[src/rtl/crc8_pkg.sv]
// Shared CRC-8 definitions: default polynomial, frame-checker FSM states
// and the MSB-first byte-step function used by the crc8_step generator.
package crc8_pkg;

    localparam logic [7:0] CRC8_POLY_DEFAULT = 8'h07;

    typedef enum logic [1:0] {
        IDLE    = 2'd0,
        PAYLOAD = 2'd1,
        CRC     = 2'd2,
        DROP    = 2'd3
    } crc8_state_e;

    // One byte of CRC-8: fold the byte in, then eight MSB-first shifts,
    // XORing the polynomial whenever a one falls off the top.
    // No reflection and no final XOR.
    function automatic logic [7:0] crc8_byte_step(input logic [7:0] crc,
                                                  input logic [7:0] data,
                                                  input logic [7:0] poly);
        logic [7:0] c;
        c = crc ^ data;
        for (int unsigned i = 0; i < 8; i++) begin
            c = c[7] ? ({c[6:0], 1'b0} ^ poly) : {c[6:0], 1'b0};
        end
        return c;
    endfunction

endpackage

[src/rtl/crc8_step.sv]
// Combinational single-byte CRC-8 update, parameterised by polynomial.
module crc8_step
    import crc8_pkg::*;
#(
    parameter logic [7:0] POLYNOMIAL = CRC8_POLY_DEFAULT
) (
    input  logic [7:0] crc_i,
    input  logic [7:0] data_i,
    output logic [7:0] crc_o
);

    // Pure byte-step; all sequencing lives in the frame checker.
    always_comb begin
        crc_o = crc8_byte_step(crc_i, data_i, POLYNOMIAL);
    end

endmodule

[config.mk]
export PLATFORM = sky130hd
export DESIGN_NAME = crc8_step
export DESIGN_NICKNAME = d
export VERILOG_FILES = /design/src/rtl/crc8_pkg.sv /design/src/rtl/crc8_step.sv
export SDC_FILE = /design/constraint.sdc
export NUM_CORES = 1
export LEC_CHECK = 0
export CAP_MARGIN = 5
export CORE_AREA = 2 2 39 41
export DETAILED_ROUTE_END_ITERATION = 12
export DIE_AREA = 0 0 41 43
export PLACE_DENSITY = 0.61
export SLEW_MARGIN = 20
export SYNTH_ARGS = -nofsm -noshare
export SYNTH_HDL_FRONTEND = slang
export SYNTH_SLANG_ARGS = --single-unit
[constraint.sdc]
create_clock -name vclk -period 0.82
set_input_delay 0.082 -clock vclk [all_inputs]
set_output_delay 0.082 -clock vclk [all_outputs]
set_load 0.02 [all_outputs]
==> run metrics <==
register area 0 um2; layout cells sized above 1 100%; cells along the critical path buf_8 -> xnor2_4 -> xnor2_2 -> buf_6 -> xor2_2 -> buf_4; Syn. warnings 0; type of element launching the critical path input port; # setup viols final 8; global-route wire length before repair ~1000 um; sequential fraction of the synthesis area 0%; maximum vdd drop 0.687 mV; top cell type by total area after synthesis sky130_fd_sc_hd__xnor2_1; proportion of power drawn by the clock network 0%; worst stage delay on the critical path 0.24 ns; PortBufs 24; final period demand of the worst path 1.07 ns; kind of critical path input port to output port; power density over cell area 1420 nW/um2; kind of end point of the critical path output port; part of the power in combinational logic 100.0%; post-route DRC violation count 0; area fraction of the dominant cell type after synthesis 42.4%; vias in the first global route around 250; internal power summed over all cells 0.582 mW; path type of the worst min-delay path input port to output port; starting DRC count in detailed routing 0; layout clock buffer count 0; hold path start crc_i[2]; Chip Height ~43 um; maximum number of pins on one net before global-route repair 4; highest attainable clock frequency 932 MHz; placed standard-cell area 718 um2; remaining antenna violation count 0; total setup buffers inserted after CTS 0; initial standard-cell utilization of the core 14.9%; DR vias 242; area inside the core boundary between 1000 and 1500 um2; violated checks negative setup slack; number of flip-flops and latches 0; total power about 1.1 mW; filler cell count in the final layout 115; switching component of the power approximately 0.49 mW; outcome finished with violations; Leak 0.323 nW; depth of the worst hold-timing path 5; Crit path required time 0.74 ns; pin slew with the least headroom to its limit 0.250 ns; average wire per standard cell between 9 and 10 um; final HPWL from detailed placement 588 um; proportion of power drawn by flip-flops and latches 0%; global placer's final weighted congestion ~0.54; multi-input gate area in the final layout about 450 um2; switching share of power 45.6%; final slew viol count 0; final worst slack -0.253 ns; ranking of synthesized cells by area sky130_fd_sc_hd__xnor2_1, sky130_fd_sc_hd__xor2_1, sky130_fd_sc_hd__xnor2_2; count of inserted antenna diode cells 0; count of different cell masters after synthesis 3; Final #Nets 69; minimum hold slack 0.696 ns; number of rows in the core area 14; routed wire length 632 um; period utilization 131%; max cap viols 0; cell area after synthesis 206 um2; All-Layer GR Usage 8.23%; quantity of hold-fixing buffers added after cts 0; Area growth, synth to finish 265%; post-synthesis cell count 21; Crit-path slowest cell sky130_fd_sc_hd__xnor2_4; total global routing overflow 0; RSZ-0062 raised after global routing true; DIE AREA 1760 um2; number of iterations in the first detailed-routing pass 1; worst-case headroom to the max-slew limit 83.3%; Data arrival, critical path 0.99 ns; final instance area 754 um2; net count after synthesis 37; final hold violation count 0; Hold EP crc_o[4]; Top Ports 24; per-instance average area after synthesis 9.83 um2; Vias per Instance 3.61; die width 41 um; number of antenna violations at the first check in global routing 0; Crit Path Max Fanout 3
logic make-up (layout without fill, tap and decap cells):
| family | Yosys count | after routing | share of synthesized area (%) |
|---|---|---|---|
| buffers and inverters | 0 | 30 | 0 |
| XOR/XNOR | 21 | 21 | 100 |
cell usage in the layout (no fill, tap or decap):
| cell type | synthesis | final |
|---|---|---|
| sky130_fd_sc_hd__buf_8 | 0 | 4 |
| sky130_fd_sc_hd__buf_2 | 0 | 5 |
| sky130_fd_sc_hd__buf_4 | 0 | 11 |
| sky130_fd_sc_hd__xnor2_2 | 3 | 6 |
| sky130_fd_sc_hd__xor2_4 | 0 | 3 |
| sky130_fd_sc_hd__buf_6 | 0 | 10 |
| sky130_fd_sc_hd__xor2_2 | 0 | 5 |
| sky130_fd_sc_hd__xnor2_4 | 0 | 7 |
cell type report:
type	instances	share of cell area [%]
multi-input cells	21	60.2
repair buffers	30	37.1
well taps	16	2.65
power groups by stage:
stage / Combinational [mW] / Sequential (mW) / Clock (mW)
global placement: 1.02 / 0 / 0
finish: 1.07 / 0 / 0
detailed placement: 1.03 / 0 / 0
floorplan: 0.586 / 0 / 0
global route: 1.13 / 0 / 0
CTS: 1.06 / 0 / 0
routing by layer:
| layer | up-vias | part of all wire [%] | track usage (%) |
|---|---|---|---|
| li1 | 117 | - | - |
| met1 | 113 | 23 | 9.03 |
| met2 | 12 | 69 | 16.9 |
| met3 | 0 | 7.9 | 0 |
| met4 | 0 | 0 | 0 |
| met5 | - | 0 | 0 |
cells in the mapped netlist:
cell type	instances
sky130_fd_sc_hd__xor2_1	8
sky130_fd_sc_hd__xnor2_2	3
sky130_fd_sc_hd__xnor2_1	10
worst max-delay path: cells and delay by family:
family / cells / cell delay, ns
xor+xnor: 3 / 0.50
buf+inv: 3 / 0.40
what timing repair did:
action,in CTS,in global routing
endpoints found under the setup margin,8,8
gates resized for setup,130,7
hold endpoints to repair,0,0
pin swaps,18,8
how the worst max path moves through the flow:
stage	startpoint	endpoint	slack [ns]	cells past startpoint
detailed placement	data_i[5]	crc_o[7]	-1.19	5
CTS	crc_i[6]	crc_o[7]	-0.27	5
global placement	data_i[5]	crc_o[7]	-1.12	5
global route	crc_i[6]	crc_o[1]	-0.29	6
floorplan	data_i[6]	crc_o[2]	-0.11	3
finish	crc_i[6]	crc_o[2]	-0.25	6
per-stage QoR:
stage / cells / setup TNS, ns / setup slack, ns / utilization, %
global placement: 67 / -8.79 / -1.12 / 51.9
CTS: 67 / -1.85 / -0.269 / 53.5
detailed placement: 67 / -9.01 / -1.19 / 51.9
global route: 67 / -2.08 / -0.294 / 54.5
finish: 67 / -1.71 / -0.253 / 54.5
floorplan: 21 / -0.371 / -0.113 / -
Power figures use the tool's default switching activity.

::::

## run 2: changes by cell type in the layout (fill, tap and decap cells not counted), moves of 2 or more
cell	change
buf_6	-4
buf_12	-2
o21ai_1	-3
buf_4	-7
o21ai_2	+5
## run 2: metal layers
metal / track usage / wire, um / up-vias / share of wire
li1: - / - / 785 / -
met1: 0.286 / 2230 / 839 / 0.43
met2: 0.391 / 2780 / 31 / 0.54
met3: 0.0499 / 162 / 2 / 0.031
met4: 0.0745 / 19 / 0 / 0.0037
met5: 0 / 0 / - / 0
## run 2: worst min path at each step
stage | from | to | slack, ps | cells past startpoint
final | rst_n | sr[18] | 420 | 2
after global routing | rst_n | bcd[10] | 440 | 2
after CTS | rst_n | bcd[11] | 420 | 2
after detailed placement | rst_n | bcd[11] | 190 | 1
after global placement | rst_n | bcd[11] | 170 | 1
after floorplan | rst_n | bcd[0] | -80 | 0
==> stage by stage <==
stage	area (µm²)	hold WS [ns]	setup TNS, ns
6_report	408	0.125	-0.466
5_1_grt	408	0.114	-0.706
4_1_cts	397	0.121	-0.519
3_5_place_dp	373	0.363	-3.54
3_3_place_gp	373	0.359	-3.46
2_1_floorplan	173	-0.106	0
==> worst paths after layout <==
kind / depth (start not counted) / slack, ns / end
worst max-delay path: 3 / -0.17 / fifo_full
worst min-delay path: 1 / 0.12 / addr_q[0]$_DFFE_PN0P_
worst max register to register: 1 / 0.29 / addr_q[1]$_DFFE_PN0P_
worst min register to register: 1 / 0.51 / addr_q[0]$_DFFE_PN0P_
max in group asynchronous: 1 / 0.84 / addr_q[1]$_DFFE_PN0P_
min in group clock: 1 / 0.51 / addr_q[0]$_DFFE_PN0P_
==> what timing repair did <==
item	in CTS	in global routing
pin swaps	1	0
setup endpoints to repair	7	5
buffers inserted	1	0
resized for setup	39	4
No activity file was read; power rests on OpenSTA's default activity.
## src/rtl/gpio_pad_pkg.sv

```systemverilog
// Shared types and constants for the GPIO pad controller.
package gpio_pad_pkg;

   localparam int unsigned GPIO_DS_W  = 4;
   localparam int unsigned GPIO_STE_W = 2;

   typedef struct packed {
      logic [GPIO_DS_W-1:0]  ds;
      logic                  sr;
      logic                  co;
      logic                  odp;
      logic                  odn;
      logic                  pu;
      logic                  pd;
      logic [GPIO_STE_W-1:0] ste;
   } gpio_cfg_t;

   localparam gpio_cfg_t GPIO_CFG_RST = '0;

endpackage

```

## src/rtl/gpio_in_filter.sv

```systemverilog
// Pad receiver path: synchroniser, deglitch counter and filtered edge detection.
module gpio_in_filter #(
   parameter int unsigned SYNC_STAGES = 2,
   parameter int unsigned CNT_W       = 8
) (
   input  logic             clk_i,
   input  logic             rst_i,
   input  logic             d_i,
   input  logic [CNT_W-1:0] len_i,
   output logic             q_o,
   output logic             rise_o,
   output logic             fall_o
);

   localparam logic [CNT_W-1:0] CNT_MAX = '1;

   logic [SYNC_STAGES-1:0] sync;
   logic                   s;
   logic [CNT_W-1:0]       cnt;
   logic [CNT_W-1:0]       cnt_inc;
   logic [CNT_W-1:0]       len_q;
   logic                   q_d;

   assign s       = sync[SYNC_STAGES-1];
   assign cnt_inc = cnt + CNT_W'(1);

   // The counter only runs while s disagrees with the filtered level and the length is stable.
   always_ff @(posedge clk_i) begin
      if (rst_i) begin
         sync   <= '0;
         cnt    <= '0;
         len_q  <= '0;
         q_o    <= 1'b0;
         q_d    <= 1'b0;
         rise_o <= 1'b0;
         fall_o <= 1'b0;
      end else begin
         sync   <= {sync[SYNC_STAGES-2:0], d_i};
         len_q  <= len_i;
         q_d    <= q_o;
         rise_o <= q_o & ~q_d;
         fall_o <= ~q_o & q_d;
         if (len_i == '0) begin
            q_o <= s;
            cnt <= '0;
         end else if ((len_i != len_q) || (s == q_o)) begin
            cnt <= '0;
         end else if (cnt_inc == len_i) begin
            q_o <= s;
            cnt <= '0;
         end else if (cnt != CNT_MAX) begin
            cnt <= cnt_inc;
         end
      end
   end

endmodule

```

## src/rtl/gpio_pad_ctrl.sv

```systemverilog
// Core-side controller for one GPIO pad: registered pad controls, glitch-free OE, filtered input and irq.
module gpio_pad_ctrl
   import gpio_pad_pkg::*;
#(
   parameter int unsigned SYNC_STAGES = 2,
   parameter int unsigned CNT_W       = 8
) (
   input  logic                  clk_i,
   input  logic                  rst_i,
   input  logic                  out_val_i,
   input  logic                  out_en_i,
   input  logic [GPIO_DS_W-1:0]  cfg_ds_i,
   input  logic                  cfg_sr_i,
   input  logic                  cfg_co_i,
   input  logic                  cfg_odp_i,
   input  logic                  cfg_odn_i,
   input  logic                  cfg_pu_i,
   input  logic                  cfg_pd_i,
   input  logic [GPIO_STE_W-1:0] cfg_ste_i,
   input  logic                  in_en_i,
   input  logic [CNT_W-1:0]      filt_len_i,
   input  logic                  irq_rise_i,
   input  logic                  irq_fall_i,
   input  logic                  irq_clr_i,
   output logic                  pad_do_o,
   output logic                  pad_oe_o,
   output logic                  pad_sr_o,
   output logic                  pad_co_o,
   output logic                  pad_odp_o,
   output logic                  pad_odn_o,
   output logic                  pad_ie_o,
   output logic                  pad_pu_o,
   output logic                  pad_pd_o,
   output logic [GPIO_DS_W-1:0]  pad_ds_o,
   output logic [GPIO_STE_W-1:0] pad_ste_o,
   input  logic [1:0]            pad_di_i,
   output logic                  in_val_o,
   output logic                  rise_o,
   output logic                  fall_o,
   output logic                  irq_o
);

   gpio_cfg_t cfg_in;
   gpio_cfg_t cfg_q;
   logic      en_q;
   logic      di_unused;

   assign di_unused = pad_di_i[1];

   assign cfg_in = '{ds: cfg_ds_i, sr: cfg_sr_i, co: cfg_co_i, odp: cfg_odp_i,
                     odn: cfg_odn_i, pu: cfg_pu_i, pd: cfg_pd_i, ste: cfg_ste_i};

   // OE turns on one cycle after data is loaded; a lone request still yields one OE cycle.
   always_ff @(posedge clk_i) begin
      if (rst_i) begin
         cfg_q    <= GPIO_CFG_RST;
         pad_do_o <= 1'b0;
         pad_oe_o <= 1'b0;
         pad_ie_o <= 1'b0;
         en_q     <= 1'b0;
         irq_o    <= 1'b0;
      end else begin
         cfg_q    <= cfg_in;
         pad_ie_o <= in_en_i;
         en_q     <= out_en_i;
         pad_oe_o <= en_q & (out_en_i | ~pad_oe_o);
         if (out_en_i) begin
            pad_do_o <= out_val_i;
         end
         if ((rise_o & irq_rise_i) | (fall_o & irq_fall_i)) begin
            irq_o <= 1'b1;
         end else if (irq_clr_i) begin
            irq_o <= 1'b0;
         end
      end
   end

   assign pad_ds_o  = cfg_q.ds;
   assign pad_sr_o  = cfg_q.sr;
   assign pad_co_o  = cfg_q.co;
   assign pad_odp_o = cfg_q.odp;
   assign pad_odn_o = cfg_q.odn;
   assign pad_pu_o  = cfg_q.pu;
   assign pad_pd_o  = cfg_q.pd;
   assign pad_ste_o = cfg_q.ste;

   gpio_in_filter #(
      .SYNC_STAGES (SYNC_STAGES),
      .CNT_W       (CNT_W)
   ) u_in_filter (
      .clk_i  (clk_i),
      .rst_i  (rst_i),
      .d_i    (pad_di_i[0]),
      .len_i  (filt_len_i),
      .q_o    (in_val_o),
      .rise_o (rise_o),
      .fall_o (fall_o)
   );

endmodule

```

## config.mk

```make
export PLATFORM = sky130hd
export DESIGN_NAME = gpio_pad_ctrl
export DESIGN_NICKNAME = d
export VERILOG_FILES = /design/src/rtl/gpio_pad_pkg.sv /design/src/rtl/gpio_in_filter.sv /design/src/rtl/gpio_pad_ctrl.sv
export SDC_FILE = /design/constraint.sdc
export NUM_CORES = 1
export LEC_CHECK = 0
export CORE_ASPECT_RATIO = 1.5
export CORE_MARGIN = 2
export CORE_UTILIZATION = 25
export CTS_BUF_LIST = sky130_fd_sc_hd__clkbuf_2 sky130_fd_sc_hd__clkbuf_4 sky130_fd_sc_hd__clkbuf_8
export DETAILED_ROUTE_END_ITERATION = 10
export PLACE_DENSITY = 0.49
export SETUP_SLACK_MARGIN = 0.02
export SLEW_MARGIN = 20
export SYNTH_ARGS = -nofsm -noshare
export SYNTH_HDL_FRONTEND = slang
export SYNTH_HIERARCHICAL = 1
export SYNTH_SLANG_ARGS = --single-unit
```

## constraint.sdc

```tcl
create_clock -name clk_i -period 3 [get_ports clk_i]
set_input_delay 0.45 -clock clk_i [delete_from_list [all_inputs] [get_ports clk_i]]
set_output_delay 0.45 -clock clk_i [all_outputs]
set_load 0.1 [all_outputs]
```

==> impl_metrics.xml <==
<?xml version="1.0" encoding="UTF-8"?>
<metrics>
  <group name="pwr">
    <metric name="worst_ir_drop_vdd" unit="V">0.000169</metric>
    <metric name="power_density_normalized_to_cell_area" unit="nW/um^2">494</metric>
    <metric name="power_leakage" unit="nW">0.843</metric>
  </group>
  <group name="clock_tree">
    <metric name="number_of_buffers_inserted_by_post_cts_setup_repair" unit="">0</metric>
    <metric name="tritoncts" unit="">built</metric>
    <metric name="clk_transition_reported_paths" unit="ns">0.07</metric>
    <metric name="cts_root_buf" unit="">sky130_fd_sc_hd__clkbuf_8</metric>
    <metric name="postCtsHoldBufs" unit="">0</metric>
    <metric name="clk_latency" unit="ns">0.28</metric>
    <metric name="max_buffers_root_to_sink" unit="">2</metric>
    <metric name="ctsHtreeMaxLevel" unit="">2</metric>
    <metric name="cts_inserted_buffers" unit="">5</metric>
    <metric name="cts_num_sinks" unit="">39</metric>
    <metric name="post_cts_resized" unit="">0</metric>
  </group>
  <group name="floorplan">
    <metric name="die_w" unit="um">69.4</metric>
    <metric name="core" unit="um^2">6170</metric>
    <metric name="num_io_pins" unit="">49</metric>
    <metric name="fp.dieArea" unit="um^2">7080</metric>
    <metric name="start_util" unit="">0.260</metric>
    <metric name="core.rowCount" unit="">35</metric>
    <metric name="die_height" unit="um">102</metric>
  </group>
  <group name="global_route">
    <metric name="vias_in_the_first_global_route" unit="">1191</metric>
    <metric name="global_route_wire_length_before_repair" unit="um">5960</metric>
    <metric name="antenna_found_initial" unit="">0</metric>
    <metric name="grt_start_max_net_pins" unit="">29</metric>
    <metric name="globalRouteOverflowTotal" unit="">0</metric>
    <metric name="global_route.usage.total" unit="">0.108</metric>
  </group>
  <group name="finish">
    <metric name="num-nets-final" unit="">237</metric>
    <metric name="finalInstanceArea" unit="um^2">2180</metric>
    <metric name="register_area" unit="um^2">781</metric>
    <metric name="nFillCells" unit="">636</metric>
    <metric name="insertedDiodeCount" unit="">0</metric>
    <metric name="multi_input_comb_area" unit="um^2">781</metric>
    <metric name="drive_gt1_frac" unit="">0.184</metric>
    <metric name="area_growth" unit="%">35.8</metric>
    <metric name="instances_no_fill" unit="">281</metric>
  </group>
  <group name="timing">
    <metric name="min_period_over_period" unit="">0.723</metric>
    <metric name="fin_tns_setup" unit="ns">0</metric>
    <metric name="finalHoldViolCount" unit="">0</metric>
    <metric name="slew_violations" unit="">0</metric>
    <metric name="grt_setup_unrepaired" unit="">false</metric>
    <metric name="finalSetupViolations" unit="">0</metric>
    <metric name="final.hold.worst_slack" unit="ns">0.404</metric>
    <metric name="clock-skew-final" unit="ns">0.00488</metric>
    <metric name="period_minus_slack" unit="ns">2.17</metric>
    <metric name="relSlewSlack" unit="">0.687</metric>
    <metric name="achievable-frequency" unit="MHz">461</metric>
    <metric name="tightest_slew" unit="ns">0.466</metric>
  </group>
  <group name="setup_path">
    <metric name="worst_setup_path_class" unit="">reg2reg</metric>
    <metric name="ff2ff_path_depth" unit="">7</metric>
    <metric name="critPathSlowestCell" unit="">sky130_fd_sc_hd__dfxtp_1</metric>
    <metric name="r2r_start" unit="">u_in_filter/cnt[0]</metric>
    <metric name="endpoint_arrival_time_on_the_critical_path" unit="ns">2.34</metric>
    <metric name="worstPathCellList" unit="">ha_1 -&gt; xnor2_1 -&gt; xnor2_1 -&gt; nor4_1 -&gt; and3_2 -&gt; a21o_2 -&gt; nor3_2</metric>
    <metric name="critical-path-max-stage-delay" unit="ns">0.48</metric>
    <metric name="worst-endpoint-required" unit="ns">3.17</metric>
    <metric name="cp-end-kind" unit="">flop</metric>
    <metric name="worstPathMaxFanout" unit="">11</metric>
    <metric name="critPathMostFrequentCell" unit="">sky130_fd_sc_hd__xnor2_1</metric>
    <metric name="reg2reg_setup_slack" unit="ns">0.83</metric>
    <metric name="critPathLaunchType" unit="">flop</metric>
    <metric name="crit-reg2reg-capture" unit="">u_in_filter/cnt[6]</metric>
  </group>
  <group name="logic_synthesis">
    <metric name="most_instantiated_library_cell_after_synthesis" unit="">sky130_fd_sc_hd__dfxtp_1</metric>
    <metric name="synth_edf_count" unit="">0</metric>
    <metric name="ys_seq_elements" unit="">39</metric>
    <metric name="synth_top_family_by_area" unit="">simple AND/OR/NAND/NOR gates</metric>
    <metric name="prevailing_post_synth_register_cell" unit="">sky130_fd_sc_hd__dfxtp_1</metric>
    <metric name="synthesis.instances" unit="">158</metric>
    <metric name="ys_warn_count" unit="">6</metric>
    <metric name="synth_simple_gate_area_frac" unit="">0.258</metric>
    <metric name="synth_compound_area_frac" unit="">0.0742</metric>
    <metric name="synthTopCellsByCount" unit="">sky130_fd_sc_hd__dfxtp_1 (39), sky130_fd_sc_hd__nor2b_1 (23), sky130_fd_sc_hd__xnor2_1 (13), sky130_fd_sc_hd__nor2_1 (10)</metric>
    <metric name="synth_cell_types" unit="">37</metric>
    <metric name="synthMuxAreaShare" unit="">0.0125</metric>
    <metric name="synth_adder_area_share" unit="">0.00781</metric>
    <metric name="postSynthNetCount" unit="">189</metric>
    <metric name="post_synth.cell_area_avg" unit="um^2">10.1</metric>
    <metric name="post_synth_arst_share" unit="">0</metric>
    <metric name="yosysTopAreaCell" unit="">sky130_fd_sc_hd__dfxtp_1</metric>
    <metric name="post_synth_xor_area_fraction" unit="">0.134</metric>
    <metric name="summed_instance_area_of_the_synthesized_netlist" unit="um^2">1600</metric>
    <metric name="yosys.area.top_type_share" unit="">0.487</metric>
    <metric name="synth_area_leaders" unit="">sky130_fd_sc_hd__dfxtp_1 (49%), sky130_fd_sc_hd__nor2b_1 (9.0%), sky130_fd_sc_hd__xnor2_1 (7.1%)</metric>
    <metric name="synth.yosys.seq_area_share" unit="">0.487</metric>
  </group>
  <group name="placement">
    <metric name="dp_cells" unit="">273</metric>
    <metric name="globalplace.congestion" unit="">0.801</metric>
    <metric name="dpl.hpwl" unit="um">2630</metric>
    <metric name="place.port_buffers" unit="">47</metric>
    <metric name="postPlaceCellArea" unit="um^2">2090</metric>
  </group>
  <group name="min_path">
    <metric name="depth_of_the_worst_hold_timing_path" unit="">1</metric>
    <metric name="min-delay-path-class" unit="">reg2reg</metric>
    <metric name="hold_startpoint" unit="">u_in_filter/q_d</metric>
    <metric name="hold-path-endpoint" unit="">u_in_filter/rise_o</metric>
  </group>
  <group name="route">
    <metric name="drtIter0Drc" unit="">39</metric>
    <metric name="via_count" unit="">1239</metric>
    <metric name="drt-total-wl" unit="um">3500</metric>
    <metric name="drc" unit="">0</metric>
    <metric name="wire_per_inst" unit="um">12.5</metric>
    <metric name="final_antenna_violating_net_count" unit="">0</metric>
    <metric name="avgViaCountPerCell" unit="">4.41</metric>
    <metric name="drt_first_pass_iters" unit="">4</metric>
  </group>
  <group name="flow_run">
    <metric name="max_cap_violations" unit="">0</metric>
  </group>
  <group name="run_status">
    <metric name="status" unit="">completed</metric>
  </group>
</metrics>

::::

What to produce
What is needed is every line of the records that contains the word "metal".

Solved problem
## run 2: metal layers
metal / track usage / wire, um / up-vias / share of wire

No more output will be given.